OP-TEE / optee_os

Trusted side of the TEE
Other
1.59k stars 1.07k forks source link

Warm Restart Crash w/ Dynamic Shared Memory Enabled #7091

Open nathan-menhorn opened 3 weeks ago

nathan-menhorn commented 3 weeks ago

Summary

OP-TEE OS is crashing when performing a warm reset of the processor.

Details

Build

The build is branched off of https://github.com/OP-TEE/optee_os/commit/31bb491f8e7c78794b6f9615cc4f2deec58b4ed9 and is currently undergoing a PR. https://github.com/OP-TEE/optee_os/pull/6738 However, none of the OP-TEE OS core components have been updated or customized for this port. Only hardware drivers to support the Versal Net device have been added. The customer using this port is disabling shared static memory and using dynamic memory via:

CFG_CORE_DYN_SHM=y CFG_CORE_RESERVED_SHM=n

Issue Specifics

Issue Log

E/TC:00 assertion '!core_mmu_user_va_range_is_defined()' failed at /usr/src/debug/optee-os-versal/3.21.0+gitAUTOINC+10f1029e8c-r0/core/mm/core_mmu.c:1124 E/TC:00 Panic at /usr/src/debug/optee-os-versal/3.21.0+gitAUTOINC+10f1029e8c-r0/core/kernel/assert.c:28 <_assert_break> E/TC:00 TEE load address @ 0x22200000 E/TC:00 Call stack: aarch64-linux-gnu-addr2line: DWARF error: can't find .debug_ranges section. E/TC:00 0x2220b3b8 print_kernel_stack at ??:? E/TC:00 0x22235408 __do_panic at ??:? E/TC:00 0x22231874 _assert_break at ??:? E/TC:00 0x22247094 _assert_trap at core_mmu.c:? E/TC:00 0x22249cdc assign_mem_va at core_mmu.c:? E/TC:00 0x22249e9c init_mem_map at core_mmu.c:? E/TC:00 0x2224a28c core_init_mmu_map at ??:?

Notes/Comments

It appears that OP-TEE OS is trying to reassign memory to an already allocated translation table here: https://github.com/OP-TEE/optee_os/blob/8f645256efc0dc66bd5c118778b0b50c44469ae1/core/mm/core_mmu.c#L1331-L1339

After debugging this issue for quite some time I cannot find anything specific in the Versal Net variant port that would be causing this issue but it might be a potential bug caused by the usage of dynamic memory in combination of a warm restart where OP-TEE is trying to reassign memory that has already been assigned. Any help trying to resolve this issue would be greatly appreciated.

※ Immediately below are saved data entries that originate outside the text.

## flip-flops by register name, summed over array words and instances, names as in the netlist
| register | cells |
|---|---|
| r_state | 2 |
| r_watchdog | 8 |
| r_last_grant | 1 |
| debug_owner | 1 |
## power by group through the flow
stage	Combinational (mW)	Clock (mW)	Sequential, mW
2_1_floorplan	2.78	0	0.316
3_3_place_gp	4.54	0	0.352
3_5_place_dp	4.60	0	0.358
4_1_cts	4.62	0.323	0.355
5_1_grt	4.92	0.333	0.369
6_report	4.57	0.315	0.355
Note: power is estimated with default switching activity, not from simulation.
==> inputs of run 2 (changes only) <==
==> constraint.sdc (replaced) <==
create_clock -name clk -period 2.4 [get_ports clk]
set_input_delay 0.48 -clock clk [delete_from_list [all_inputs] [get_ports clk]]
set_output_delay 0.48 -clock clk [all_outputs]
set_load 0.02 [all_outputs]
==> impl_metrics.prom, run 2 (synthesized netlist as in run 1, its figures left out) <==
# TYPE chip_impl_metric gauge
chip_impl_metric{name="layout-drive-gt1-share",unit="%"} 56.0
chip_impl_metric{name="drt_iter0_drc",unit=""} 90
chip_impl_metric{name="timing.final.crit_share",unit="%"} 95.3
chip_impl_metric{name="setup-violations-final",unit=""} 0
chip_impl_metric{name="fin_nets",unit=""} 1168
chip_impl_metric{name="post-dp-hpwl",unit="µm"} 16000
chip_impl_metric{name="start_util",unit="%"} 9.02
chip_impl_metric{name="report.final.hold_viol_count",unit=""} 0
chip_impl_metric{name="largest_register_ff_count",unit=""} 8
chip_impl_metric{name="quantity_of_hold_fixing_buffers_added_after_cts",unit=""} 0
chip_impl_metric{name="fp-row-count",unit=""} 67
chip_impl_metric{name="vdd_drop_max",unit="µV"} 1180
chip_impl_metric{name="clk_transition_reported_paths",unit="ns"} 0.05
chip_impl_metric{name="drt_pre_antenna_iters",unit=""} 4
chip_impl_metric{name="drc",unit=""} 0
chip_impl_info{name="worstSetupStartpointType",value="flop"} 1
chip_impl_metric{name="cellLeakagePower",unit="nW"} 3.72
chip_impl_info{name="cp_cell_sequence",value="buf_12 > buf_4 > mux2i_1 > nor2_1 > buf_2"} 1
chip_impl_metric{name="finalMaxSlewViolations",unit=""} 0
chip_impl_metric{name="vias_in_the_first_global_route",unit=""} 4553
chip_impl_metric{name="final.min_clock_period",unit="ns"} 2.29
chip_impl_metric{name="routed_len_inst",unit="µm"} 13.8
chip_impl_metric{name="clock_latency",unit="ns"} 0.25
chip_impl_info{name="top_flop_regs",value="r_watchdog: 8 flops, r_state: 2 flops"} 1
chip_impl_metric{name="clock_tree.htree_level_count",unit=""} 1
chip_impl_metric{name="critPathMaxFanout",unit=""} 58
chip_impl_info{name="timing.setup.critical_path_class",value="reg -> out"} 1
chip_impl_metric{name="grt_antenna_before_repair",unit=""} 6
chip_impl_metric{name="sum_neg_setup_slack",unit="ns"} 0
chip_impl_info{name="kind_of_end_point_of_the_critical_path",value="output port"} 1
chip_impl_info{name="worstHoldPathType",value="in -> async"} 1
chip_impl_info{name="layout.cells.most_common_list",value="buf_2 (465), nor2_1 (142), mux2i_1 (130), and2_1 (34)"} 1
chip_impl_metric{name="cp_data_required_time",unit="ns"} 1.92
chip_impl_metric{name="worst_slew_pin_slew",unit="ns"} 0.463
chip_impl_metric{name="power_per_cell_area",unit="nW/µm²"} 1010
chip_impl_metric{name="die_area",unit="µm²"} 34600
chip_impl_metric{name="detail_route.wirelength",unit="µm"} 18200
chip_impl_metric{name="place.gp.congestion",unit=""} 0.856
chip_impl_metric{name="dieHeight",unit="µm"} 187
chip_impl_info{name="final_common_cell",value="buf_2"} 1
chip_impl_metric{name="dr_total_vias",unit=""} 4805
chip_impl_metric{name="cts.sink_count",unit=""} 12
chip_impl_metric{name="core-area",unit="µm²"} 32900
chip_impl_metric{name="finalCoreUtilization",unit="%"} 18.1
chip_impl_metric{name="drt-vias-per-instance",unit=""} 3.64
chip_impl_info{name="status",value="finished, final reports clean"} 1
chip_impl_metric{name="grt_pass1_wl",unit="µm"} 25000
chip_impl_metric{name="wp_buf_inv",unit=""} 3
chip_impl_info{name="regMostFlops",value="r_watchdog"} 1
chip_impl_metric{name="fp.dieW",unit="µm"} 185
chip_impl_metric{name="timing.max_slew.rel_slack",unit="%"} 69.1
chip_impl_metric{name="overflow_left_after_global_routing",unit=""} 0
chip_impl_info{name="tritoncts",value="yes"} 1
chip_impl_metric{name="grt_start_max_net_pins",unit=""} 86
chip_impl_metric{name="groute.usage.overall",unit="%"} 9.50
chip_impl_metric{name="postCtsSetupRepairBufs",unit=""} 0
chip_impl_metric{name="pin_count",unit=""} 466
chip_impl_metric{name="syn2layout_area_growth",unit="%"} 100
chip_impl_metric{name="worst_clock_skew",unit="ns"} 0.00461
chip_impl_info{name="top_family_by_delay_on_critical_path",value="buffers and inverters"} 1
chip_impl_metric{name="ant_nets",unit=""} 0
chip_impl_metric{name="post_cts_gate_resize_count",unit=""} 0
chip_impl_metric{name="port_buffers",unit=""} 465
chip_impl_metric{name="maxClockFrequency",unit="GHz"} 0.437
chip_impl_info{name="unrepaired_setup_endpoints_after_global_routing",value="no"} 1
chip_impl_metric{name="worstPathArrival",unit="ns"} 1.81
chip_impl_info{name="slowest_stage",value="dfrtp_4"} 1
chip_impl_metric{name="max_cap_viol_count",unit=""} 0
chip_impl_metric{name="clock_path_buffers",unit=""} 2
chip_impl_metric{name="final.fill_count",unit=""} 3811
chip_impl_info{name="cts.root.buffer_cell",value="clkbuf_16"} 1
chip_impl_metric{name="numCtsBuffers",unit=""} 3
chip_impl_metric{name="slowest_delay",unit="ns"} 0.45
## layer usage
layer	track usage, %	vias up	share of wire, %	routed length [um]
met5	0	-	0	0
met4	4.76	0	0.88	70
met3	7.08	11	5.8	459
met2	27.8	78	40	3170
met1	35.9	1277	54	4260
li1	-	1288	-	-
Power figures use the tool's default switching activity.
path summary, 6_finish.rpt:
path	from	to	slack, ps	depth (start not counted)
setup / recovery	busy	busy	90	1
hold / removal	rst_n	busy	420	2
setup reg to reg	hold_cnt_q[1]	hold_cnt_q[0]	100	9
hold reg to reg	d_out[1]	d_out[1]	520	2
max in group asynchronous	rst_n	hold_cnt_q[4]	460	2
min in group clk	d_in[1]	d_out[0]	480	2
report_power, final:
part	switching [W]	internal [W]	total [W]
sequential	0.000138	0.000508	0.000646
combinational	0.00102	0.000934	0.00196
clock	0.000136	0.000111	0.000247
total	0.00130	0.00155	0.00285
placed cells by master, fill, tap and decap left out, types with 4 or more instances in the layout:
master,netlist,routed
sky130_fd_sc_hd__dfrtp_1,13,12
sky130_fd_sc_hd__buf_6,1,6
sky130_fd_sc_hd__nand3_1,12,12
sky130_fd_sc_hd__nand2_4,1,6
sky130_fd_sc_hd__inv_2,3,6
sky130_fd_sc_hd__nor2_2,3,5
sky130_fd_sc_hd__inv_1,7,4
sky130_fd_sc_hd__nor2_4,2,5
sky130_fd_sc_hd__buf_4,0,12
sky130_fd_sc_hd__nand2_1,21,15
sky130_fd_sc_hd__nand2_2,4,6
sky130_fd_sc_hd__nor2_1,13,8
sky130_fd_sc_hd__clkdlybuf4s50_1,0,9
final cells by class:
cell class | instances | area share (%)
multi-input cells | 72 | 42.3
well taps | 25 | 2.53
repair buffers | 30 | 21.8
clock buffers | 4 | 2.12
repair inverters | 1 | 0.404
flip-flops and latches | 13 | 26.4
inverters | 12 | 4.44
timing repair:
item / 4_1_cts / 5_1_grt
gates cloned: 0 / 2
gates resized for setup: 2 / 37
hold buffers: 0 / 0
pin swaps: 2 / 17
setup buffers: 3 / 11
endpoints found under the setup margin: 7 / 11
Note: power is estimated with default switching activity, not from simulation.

jenswi-linaro commented 3 weeks ago

To avoid misunderstandings, what do you expect from a warm boot in OP-TEE? Initialize or resume? I can get the line numbers in the report to add up, so I'm missing some changes. Anyway, the assert is in assign_mem_va(). You're using CFG_WITH_LPAE=y, and OP-TEE is initializing translation tables. user_va_idx should at this point be -1, which is why the assert triggers.

nathan-menhorn commented 2 weeks ago

Hi @jenswi-linaro for a warm reboot either is acceptable. Is there a configuration or this? What is the default for OP-TEE? Thanks. Let me get my line numbers aligned as I used master instead of the branched version.

nathan-menhorn commented 2 weeks ago

https://github.com/ProvenRun/optee_os/blob/versal_net_port/core/mm/core_mmu.c#L1120-L1152

jenswi-linaro commented 2 weeks ago

If it's resume, I expect that BL31 will restore everything before calling OP-TEE via vector_cpu_resume_entry in the previously returned vector. Entering OP-TEE via the cold boot entry point requires OP-TEE to be loaded again so all the writeable data sections are reinitialized.